### DATA TO PROCESS

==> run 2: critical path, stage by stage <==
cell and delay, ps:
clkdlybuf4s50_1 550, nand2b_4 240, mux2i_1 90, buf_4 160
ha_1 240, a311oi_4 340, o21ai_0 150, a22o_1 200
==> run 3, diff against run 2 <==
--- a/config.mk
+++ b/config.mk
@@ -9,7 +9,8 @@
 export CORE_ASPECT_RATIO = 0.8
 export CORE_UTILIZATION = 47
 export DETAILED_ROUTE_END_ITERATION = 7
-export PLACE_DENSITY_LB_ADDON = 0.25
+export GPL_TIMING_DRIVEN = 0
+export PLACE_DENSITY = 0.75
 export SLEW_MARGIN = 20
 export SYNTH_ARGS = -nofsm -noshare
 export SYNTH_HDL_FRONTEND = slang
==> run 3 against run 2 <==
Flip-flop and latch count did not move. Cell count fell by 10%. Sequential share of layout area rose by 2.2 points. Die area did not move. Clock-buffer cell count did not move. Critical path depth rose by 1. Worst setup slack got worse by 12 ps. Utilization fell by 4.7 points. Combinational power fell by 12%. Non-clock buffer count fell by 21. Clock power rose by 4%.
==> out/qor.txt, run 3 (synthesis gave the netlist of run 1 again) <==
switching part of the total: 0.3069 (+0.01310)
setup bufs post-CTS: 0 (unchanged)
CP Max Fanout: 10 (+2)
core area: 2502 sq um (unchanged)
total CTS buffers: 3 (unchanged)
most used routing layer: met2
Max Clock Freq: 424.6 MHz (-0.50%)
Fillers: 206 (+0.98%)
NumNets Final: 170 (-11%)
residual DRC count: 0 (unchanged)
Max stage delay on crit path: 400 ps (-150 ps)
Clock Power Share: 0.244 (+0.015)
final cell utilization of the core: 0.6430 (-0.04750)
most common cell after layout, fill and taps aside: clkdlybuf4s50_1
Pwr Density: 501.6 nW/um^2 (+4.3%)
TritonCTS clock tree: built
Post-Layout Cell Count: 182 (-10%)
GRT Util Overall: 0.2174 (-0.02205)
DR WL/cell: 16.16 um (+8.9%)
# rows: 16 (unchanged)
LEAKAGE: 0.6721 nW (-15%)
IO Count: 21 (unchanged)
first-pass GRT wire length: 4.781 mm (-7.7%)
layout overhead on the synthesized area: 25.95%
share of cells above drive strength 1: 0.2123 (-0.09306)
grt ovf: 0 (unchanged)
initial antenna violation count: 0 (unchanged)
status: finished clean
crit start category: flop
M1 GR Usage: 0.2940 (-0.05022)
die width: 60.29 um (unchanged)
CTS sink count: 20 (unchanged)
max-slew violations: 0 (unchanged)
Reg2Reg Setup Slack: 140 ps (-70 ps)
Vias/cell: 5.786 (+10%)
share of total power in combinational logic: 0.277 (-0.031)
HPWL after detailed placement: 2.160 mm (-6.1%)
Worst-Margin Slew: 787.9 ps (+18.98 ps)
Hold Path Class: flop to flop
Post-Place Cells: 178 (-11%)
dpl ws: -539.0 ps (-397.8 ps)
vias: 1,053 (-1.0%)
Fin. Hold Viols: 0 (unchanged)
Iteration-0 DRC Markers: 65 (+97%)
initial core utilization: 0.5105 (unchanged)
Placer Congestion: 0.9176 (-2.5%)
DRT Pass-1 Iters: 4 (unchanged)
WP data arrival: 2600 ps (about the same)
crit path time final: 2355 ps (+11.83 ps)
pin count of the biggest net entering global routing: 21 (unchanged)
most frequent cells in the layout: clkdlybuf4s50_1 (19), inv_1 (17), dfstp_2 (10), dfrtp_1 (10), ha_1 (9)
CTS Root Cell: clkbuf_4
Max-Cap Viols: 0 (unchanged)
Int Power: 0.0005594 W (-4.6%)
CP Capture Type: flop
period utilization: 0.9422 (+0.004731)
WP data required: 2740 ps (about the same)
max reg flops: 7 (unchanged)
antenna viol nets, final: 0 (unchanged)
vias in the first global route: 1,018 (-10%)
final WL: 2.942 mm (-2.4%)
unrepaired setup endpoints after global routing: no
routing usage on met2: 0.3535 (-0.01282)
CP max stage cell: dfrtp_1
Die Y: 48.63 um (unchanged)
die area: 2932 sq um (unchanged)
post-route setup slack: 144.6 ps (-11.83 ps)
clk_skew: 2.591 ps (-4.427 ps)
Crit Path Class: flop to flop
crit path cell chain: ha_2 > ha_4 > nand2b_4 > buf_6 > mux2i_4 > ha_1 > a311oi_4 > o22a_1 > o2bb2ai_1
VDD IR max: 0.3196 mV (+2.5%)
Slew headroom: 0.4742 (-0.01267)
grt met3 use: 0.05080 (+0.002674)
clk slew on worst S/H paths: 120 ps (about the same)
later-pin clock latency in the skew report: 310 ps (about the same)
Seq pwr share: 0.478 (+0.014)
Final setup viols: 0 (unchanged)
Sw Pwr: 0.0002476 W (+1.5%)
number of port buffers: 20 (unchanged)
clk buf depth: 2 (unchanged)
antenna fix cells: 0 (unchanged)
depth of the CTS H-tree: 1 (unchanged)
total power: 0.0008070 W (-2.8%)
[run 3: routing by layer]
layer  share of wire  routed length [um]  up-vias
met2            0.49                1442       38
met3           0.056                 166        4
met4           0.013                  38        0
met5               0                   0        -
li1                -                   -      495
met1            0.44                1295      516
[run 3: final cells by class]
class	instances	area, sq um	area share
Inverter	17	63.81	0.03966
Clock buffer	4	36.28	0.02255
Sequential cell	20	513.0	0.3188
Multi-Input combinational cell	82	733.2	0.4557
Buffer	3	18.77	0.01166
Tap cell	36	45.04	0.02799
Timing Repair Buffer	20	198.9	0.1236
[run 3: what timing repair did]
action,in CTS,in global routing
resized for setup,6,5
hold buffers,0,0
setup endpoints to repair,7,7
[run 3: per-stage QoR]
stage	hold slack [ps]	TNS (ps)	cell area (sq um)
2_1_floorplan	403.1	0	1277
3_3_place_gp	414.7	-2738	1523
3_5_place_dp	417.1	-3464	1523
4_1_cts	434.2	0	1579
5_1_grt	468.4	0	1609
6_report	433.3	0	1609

### ABOUT THIS EXERCISE
All the entries are to be reproduced verbatim.

### REPLY TO THE TASK
==> run 2: critical path, stage by stage <==
cell and delay, ps:
clkdlybuf4s50_1 550, nand2b_4 240, mux2i_1 90, buf_4 160
ha_1 240, a311oi_4 340, o21ai_0 150, a22o_1 200
==> run 3, diff against run 2 <==
--- a/config.mk
+++ b/config.mk
@@ -9,7 +9,8 @@
 export CORE_ASPECT_RATIO = 0.8
 export CORE_UTILIZATION = 47
 export DETAILED_ROUTE_END_ITERATION = 7
-export PLACE_DENSITY_LB_ADDON = 0.25
+export GPL_TIMING_DRIVEN = 0
+export PLACE_DENSITY = 0.75
 export SLEW_MARGIN = 20
 export SYNTH_ARGS = -nofsm -noshare
 export SYNTH_HDL_FRONTEND = slang
==> run 3 against run 2 <==
Flip-flop and latch count did not move. Cell count fell by 10%. Sequential share of layout area rose by 2.2 points. Die area did not move. Clock-buffer cell count did not move. Critical path depth rose by 1. Worst setup slack got worse by 12 ps. Utilization fell by 4.7 points. Combinational power fell by 12%. Non-clock buffer count fell by 21. Clock power rose by 4%.
==> out/qor.txt, run 3 (synthesis gave the netlist of run 1 again) <==
switching part of the total: 0.3069 (+0.01310)
setup bufs post-CTS: 0 (unchanged)
CP Max Fanout: 10 (+2)
core area: 2502 sq um (unchanged)
total CTS buffers: 3 (unchanged)
most used routing layer: met2
Max Clock Freq: 424.6 MHz (-0.50%)
Fillers: 206 (+0.98%)
NumNets Final: 170 (-11%)
residual DRC count: 0 (unchanged)
Max stage delay on crit path: 400 ps (-150 ps)
Clock Power Share: 0.244 (+0.015)
final cell utilization of the core: 0.6430 (-0.04750)
most common cell after layout, fill and taps aside: clkdlybuf4s50_1
Pwr Density: 501.6 nW/um^2 (+4.3%)
TritonCTS clock tree: built
Post-Layout Cell Count: 182 (-10%)
GRT Util Overall: 0.2174 (-0.02205)
DR WL/cell: 16.16 um (+8.9%)
# rows: 16 (unchanged)
LEAKAGE: 0.6721 nW (-15%)
IO Count: 21 (unchanged)
first-pass GRT wire length: 4.781 mm (-7.7%)
layout overhead on the synthesized area: 25.95%
share of cells above drive strength 1: 0.2123 (-0.09306)
grt ovf: 0 (unchanged)
initial antenna violation count: 0 (unchanged)
status: finished clean
crit start category: flop
M1 GR Usage: 0.2940 (-0.05022)
die width: 60.29 um (unchanged)
CTS sink count: 20 (unchanged)
max-slew violations: 0 (unchanged)
Reg2Reg Setup Slack: 140 ps (-70 ps)
Vias/cell: 5.786 (+10%)
share of total power in combinational logic: 0.277 (-0.031)
HPWL after detailed placement: 2.160 mm (-6.1%)
Worst-Margin Slew: 787.9 ps (+18.98 ps)
Hold Path Class: flop to flop
Post-Place Cells: 178 (-11%)
dpl ws: -539.0 ps (-397.8 ps)
vias: 1,053 (-1.0%)
Fin. Hold Viols: 0 (unchanged)
Iteration-0 DRC Markers: 65 (+97%)
initial core utilization: 0.5105 (unchanged)
Placer Congestion: 0.9176 (-2.5%)
DRT Pass-1 Iters: 4 (unchanged)
WP data arrival: 2600 ps (about the same)
crit path time final: 2355 ps (+11.83 ps)
pin count of the biggest net entering global routing: 21 (unchanged)
most frequent cells in the layout: clkdlybuf4s50_1 (19), inv_1 (17), dfstp_2 (10), dfrtp_1 (10), ha_1 (9)
CTS Root Cell: clkbuf_4
Max-Cap Viols: 0 (unchanged)
Int Power: 0.0005594 W (-4.6%)
CP Capture Type: flop
period utilization: 0.9422 (+0.004731)
WP data required: 2740 ps (about the same)
max reg flops: 7 (unchanged)
antenna viol nets, final: 0 (unchanged)
vias in the first global route: 1,018 (-10%)
final WL: 2.942 mm (-2.4%)
unrepaired setup endpoints after global routing: no
routing usage on met2: 0.3535 (-0.01282)
CP max stage cell: dfrtp_1
Die Y: 48.63 um (unchanged)
die area: 2932 sq um (unchanged)
post-route setup slack: 144.6 ps (-11.83 ps)
clk_skew: 2.591 ps (-4.427 ps)
Crit Path Class: flop to flop
crit path cell chain: ha_2 > ha_4 > nand2b_4 > buf_6 > mux2i_4 > ha_1 > a311oi_4 > o22a_1 > o2bb2ai_1
VDD IR max: 0.3196 mV (+2.5%)
Slew headroom: 0.4742 (-0.01267)
grt met3 use: 0.05080 (+0.002674)
clk slew on worst S/H paths: 120 ps (about the same)
later-pin clock latency in the skew report: 310 ps (about the same)
Seq pwr share: 0.478 (+0.014)
Final setup viols: 0 (unchanged)
Sw Pwr: 0.0002476 W (+1.5%)
number of port buffers: 20 (unchanged)
clk buf depth: 2 (unchanged)
antenna fix cells: 0 (unchanged)
depth of the CTS H-tree: 1 (unchanged)
total power: 0.0008070 W (-2.8%)
[run 3: routing by layer]
layer  share of wire  routed length [um]  up-vias
met2            0.49                1442       38
met3           0.056                 166        4
met4           0.013                  38        0
met5               0                   0        -
li1                -                   -      495
met1            0.44                1295      516
[run 3: final cells by class]
class	instances	area, sq um	area share
Inverter	17	63.81	0.03966
Clock buffer	4	36.28	0.02255
Sequential cell	20	513.0	0.3188
Multi-Input combinational cell	82	733.2	0.4557
Buffer	3	18.77	0.01166
Tap cell	36	45.04	0.02799
Timing Repair Buffer	20	198.9	0.1236
[run 3: what timing repair did]
action,in CTS,in global routing
resized for setup,6,5
hold buffers,0,0
setup endpoints to repair,7,7
[run 3: per-stage QoR]
stage	hold slack [ps]	TNS (ps)	cell area (sq um)
2_1_floorplan	403.1	0	1277
3_3_place_gp	414.7	-2738	1523
3_5_place_dp	417.1	-3464	1523
4_1_cts	434.2	0	1579
5_1_grt	468.4	0	1609
6_report	433.3	0	1609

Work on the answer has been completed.